Utrgan: Learning to generate 5’ UTR sequences for optimized translation efficiency and gene expression

Abstract

The 5’ untranslated region (5’ UTR) of the messenger RNA plays a crucial role in the translatability and stability of the molecule. Thus, it is an important component in the design of synthetic biological circuits for high and stable expression of intermediate proteins. Several UTR sequences are patented and used frequently in laboratories. We present a novel model, UTRGAN, which is a Generative Adversarial Network (GAN)-based model designed to generate 5’ UTR sequences coupled with an optimization procedure to ensure a target feature such as high expression for a target gene sequence or high ribosome load and translation efficiency. We rigorously analyze and show that the model can generate sequences that mimic various properties of natural UTR sequences. Then, we show that the optimization procedure yields sequences that are expected to yield (i) up to 5-fold higher average expression on a set of target genes, (ii) up to 2-fold higher mean ribosome load on average, and (iii) a 34-fold higher average translation efficiency, compared to the initially generated UTR sequences.
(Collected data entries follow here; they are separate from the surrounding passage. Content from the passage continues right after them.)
Source: an optimization exercise on an open RTL-to-GDS flow (aim: small area). Production flows keep margins and buffers that such runs may drop.
At most, simulation tests tie the RTL to the original design; equivalence was not proved.
No activity file was given, so power comes from the tool's default toggle rates.

Design ps2_serial_core, start of the top module:
module ps2_serial_core (
    input  wire        clk,
    input  wire        rst,           
    input  wire [1:0]  mode,          
    input  wire        two_stop,      
    input  wire        ps2_valid,
    input  wire        ps2_data,
    input  wire        bt_clk_en,
    input  wire        cmd_valid,
    input  wire [4:0]  cmd_op,
    input  wire [26:0] cmd_arg,
    output wire        cmd_ready,
    output reg         rsp_valid,
    output reg  [3:0]  rsp_code,
    output reg  [7:0]  rsp_data,
    output wire        txd,
    output reg  [15:0] rx_ovf,
    output reg  [15:0] tx_ovf
);
    localparam OP_RX_START    = 5'h02;
    localparam OP_RX_STOP     = 5'h03;
    localparam OP_RX_POLL     = 5'h04;
    localparam OP_RX_READ     = 5'h05;
    localparam OP_TX_INIT     = 5'h08;
    localparam OP_TX_TEARDOWN = 5'h09;
    localparam OP_TX_ENQUEUE  = 5'h0A;
    localparam OP_ENC_REPORT  = 5'h10;
    localparam OP_ENC_SEND    = 5'h11;
    localparam OP_ENC_RESET   = 5'h12;
    localparam R_OK         = 4'h0;
    localparam R_BYTE       = 4'h1;
    localparam R_EMPTY      = 4'h2;
    localparam R_TIMEOUT    = 4'h3;
    localparam R_DROPPED    = 4'h4;
    localparam R_NOTDUE     = 4'h6;
    localparam R_SUPPRESSED = 4'h7;
    localparam R_SENT       = 4'h8;
    localparam R_FAULT      = 4'h9;
    localparam R_REFUSED    = 4'hA;
    localparam MODE_TWO   = 2'd0;
    localparam MODE_WHEEL = 2'd2;
    function [16:0] inc16;
        input [15:0] a;
        input        ci;
        reg   [16:0] c;
        integer k;
        begin
            c[0] = ci;
            for (k = 0; k < 16; k = k + 1) begin
                inc16[k] = a[k] ^ c[k];
                c[k+1]   = a[k] & c[k];
            end
            inc16[16] = c[16];
        end
    endfunction
    function [16:0] dec16;
  ...
export LEC_CHECK = 0
export CAP_MARGIN = 20
export CORE_MARGIN = 2
export CORE_UTILIZATION = 70
export PLACE_DENSITY = 0.8
export SLEW_MARGIN = 20
create_clock -name core_clock -period 10.0 [get_ports {clk}]
standard.sh (not shown) runs the stock make flow with config.mk's settings and CLKGATE_MAP_FILE= SYNTH_SCRIPT=/design/flow/synth_recipe.tcl, a recipe that flattens the netlist after the stock synthesis.
==> flow/flow/run.sh <==
#!/bin/bash
# Standard ORFS layout (the standard.sh: its synthesis script, floorplan,
# power grid, placement and routing) with these choices changed:
#   - synthesis: synth_recipe.tcl, but abc maps the logic with flow/area.abc,
#     an area-recovery script (registers are mapped before abc, unchanged)
#   - CTS: small clock buffers in sink clusters of up to 10, no dummy loads
#   - port buffers: the smallest buffer cell
# Each step's full tool output is in orfs/logs/sky130hd/ps2_serial_core/base/*.log and
# is copied next to this flow's own make log (make_finish.log) when done.
set -uo pipefail
export FLOW_WORK_DIR="$PWD"
export AREA_ABC_SCRIPT="$PWD/flow/area.abc"
bash standard.sh \
  "SYNTH_SCRIPT=$PWD/flow/area_synth.tcl" \
  "CTS_ARGS=-sink_clustering_enable -repair_clock_nets -dont_use_dummy_load -buf_list sky130_fd_sc_hd__clkbuf_4 -sink_clustering_size 10 -sink_clustering_max_diameter 40" \
  "BUFFER_PORTS_ARGS=-buffer_cell sky130_fd_sc_hd__buf_1" \
  finish > make_finish.log 2>&1
status=$?
for f in orfs/logs/sky130hd/ps2_serial_core/base/*.log; do
  [[ -f "$f" ]] && cp "$f" "log_$(basename "$f")"
done
exit $status
==> flow/flow/area.abc <==
&get -n
&st
&dch -f
&nf -R 1000
&put
mfs2
strash
&get -n
&dch -f
&nf -R 1000
&put
mfs2
strash
&get -n
&dch -f
&nf -R 1000
&put
==> flow/flow/area_synth.tcl <==
# The standard synthesis script (synth_recipe.tcl, sourced unchanged),
# with one difference: the combinational mapping call to abc uses the
# area-recovery script flow/area.abc instead of ORFS's abc_speed.script.
# Flip-flop mapping (dfflibmap) happens before abc and is not affected, so
# the registers, their names and cell types are those of the standard run.
proc abc {args} {
  set i [lsearch -exact $args -script]
  if {$i >= 0} {
    lset args [expr {$i + 1}] $::env(AREA_ABC_SCRIPT)
    puts "area_synth.tcl: abc with script $::env(AREA_ABC_SCRIPT)"
  }
  yosys abc {*}$args
}
source $::env(FLOW_WORK_DIR)/synth_recipe.tcl
Then changed:
--- a/flow/design.v
+++ b/flow/design.v
@@ -92,29 +92,12 @@
                 dec16[k] = a[k] ^ c[k];
                 c[k+1]   = ~a[k] & c[k];
             end
             dec16[16] = c[16];
         end
     endfunction
-    function [4:0] updn5;
-        input [4:0] a;
-        input       up;
-        input       dn;
-        reg   [5:0] c;
-        reg   [5:0] d;
-        integer k;
-        begin
-            c[0] = up;
-            d[0] = dn;
-            for (k = 0; k < 5; k = k + 1) begin
-                updn5[k] = a[k] ^ (c[k] | d[k]);
-                c[k+1]   = a[k] & c[k];
-                d[k+1]   = ~a[k] & d[k];
-            end
-        end
-    endfunction
     integer    i;
     reg        rx_armed;
     reg [9:0]  rx_sr;         
     reg        rx_par;        
     reg        tx_armed;
     reg [15:0] bt_compare;
@@ -260,13 +243,13 @@
     always @(posedge clk) begin
         if (rst)
             tx_p <= 5'd31;
         else if (tx_clear)
             tx_p <= tx_push ? 5'd0 : 5'd31;
         else
-            tx_p <= updn5(tx_p, tx_push_ok && !tx_pop, tx_pop && !tx_push_ok);
+            tx_p <= tx_p + tx_push_ok - tx_pop;
     end
     always @(posedge clk) begin
         if (tx_push_ok) begin
             tx_mem[0] <= tx_wdata;
             for (i = 1; i < 16; i = i + 1)
                 tx_mem[i] <= tx_mem[i-1];
@@ -321,13 +304,13 @@
     always @(posedge clk) begin
         if (rst)
             rx_p <= 5'd31;
         else if (rx_start_ok)
             rx_p <= rx_push ? 5'd0 : 5'd31;
         else
-            rx_p <= updn5(rx_p, rx_push_ok && !rx_pop, rx_pop && !rx_push_ok);
+            rx_p <= rx_p + rx_push_ok - rx_pop;
     end
     always @(posedge clk) begin
         if (rx_push_ok) begin
             rx_mem[0] <= rx_sr_a[8:1];
             for (i = 1; i < 16; i = i + 1)
                 rx_mem[i] <= rx_mem[i-1];
Result: Synthesized cell count hardly moves. Global-route usage came out lower by 1.0 points. Cell area hardly moves. Combinational power is higher by a quarter to a third. Wire length decreases by a few percent. Worst hold slack got worse by 0.028 ns. Synthesized area increases slightly. Clock skew drops by 0.0071 ns. Worst setup slack improved by 0.47 ns. Total power increases by a few percent. First-iteration DRC count increases by roughly a tenth. Die area rose slightly.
We compare our method with other approaches and find that UTRGANgenerated sequences contain motives that show higher sequence similarity to known regularity motives in various regions such as (i) internal ribosome entry sites, (ii) upstream open reading frames, (iii) G-quadruplexes, (iv) Kozak and initiation start codon regions. Finally, we show in-vitro that the UTR sequences we designed yield a higher translation rate for the human TNF-α protein compared to the human Beta Globin 5’ UTR, which is a 5’ UTR with high production capacity.